From the Penguin Press catalog, summer 2011:
"In A First-Rate Madness, Nassir Ghaemi, who runs the Mood Disorders Program at Tufts University Medical Center, draws from the careers and personal plights of such notable leaders as Lincoln, Churchill, Gandhi, Martin Luther King, Jr., JFK, and others from the past two centuries to build an argument at once controversial and compelling: the very qualities that mark those with mood disorders—realism, empathy, resilience, and creativity—also make for the best leaders in times of crisis. By combining astute analysis of the historical evidence with the latest psychiatric research, Ghaemi demonstrates how these qualities have produced brilliant leadership under the toughest circumstances.
Take realism, for instance: study after study has shown that those suffering depression are better than “normal” people at assessing current threats and predicting future outcomes. Looking at Lincoln and Churchill among others, Ghaemi shows how depressive realism helped these men tackle challenges both personal and national. Or consider creativity, a quality psychiatrists have studied extensively in relation to bipolar disorder.

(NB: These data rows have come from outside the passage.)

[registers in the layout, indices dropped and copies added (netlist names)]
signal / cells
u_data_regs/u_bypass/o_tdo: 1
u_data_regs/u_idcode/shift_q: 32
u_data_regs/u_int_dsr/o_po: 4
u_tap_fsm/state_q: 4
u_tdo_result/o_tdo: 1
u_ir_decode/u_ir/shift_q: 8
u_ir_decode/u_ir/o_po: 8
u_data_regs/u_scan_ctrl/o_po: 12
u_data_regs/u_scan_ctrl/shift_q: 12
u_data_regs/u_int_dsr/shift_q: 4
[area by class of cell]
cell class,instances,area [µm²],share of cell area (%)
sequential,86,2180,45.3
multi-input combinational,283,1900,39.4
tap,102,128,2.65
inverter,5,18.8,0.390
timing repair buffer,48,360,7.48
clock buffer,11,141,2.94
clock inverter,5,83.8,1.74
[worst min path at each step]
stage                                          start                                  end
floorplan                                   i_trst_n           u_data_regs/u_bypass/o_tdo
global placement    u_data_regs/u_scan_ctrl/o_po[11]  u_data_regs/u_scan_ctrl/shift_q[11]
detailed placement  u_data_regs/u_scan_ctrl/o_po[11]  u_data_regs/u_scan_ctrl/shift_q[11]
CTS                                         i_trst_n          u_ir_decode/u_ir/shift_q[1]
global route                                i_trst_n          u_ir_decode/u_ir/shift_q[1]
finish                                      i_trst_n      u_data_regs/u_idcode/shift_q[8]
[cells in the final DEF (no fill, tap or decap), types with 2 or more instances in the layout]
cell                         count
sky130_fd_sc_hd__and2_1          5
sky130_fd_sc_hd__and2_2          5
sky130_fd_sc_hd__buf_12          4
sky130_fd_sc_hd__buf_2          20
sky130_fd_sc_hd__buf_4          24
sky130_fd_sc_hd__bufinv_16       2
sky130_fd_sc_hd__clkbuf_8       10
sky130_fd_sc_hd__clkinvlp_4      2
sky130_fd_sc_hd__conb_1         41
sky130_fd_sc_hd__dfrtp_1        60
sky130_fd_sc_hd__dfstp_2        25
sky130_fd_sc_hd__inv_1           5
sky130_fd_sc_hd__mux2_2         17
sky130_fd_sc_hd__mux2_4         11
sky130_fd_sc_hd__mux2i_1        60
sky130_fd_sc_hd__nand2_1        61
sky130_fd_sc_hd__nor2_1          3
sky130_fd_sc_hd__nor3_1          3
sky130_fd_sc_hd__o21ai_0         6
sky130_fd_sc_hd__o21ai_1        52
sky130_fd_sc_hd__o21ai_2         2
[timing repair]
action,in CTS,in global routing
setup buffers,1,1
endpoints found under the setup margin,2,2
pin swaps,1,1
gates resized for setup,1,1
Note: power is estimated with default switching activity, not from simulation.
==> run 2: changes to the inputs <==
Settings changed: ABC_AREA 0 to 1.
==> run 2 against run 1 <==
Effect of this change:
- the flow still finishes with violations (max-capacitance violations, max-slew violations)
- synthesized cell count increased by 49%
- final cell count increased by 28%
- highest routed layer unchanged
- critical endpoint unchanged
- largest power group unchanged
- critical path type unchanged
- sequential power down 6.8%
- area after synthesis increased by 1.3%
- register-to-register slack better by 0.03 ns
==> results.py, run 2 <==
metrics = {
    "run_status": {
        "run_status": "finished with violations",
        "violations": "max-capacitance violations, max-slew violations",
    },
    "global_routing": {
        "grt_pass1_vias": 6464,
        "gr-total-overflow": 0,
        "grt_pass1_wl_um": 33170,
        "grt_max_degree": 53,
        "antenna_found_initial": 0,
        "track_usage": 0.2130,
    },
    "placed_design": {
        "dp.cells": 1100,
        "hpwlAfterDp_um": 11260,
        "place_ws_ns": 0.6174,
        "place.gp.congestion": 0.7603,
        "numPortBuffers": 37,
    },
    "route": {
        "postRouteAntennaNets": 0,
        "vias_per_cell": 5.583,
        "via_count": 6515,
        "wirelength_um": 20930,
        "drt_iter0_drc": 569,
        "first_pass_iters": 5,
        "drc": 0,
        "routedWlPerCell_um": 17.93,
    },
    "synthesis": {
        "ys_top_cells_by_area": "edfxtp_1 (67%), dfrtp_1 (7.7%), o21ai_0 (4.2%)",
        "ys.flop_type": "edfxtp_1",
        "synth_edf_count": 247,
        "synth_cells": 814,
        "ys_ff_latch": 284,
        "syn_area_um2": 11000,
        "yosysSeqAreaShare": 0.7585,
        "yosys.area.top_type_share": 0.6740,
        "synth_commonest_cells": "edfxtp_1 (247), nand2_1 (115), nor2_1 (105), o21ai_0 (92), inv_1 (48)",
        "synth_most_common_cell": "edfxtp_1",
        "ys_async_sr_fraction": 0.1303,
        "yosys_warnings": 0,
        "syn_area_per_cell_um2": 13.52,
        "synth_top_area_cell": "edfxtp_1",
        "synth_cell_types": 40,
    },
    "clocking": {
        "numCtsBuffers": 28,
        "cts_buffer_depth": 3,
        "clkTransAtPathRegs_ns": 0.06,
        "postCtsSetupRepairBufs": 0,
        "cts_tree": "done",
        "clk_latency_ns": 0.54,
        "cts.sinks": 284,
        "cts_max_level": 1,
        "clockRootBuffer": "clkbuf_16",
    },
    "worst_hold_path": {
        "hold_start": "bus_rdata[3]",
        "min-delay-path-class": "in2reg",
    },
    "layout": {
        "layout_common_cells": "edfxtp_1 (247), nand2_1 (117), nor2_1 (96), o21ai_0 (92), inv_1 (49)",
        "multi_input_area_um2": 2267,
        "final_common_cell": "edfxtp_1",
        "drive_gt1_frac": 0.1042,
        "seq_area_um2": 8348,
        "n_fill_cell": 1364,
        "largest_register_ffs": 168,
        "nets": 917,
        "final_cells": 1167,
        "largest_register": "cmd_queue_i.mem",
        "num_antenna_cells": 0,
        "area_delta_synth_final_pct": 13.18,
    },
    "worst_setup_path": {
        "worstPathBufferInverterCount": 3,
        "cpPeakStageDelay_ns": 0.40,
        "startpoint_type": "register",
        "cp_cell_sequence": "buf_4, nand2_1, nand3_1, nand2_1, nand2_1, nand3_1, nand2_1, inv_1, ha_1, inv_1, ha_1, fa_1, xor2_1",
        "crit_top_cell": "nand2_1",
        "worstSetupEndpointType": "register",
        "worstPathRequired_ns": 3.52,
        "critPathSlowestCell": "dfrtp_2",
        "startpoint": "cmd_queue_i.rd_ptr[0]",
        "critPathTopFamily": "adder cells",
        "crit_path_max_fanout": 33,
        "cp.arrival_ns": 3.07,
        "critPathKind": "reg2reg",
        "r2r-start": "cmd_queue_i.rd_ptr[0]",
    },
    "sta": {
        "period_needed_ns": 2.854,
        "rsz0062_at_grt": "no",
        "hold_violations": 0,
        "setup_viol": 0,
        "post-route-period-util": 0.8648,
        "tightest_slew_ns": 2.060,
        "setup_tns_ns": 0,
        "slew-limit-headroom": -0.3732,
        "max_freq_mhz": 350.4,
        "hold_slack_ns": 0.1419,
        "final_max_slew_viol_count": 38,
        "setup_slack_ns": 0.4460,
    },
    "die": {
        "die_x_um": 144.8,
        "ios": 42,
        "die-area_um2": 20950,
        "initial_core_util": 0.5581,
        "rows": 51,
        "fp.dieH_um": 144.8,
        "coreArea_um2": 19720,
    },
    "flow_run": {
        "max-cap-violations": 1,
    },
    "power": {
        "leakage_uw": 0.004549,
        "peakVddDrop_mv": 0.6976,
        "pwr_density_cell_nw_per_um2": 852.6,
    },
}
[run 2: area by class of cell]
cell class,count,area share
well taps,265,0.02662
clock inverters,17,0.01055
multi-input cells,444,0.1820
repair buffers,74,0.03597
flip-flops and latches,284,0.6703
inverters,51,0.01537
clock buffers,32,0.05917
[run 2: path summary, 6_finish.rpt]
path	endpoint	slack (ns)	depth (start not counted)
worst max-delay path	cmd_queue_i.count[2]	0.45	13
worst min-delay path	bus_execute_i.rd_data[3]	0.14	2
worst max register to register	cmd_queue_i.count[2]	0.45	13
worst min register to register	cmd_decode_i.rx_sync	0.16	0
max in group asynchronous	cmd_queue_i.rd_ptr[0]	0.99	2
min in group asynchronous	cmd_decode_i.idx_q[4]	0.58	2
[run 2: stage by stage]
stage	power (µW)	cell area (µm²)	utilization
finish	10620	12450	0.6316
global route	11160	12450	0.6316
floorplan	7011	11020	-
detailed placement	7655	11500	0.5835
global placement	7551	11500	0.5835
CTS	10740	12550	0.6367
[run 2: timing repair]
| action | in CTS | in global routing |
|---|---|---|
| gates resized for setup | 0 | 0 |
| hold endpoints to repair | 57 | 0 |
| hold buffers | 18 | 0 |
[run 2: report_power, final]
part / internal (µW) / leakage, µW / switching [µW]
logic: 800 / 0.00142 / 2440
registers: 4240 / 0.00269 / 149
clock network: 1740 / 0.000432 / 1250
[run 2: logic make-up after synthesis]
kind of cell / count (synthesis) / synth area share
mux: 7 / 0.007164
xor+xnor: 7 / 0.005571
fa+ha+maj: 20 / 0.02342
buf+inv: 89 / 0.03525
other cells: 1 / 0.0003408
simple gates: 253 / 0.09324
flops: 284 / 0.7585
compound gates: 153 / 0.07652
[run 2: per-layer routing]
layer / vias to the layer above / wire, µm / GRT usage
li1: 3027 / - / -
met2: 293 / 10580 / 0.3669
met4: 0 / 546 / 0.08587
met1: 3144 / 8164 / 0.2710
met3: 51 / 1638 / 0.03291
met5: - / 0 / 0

A First-Rate Madness shows how mania inspired General Sherman and Ted Turner to design and execute their most creative—and successful—strategies.
Ghaemi’s thesis is both robust and expansive; he even explains why eminently sane men like Neville Chamberlain and George W. Bush made such poor leaders. Though sane people are better shepherds in good times, sanity can be a severe liability in moments of crisis. A lifetime without the cyclical torment of mood disorders, Ghaemi explains, can leave one ill equipped to endure dire straits. He also clarifies which kinds of insanity—like psychosis—make for despotism and ineptitude, sometimes on a grand scale.Ghaemi’s bold, authoritative analysis offers powerful new tools for determining who should lead us. But perhaps most profoundly, he encourages us to rethink our view of mental illness as a purely negative phenomenon. As A First-Rate Madness makes clear, the most common types of
insanity can confer vital benefits on individuals and society at large—however high the price for those who endure these illnesses."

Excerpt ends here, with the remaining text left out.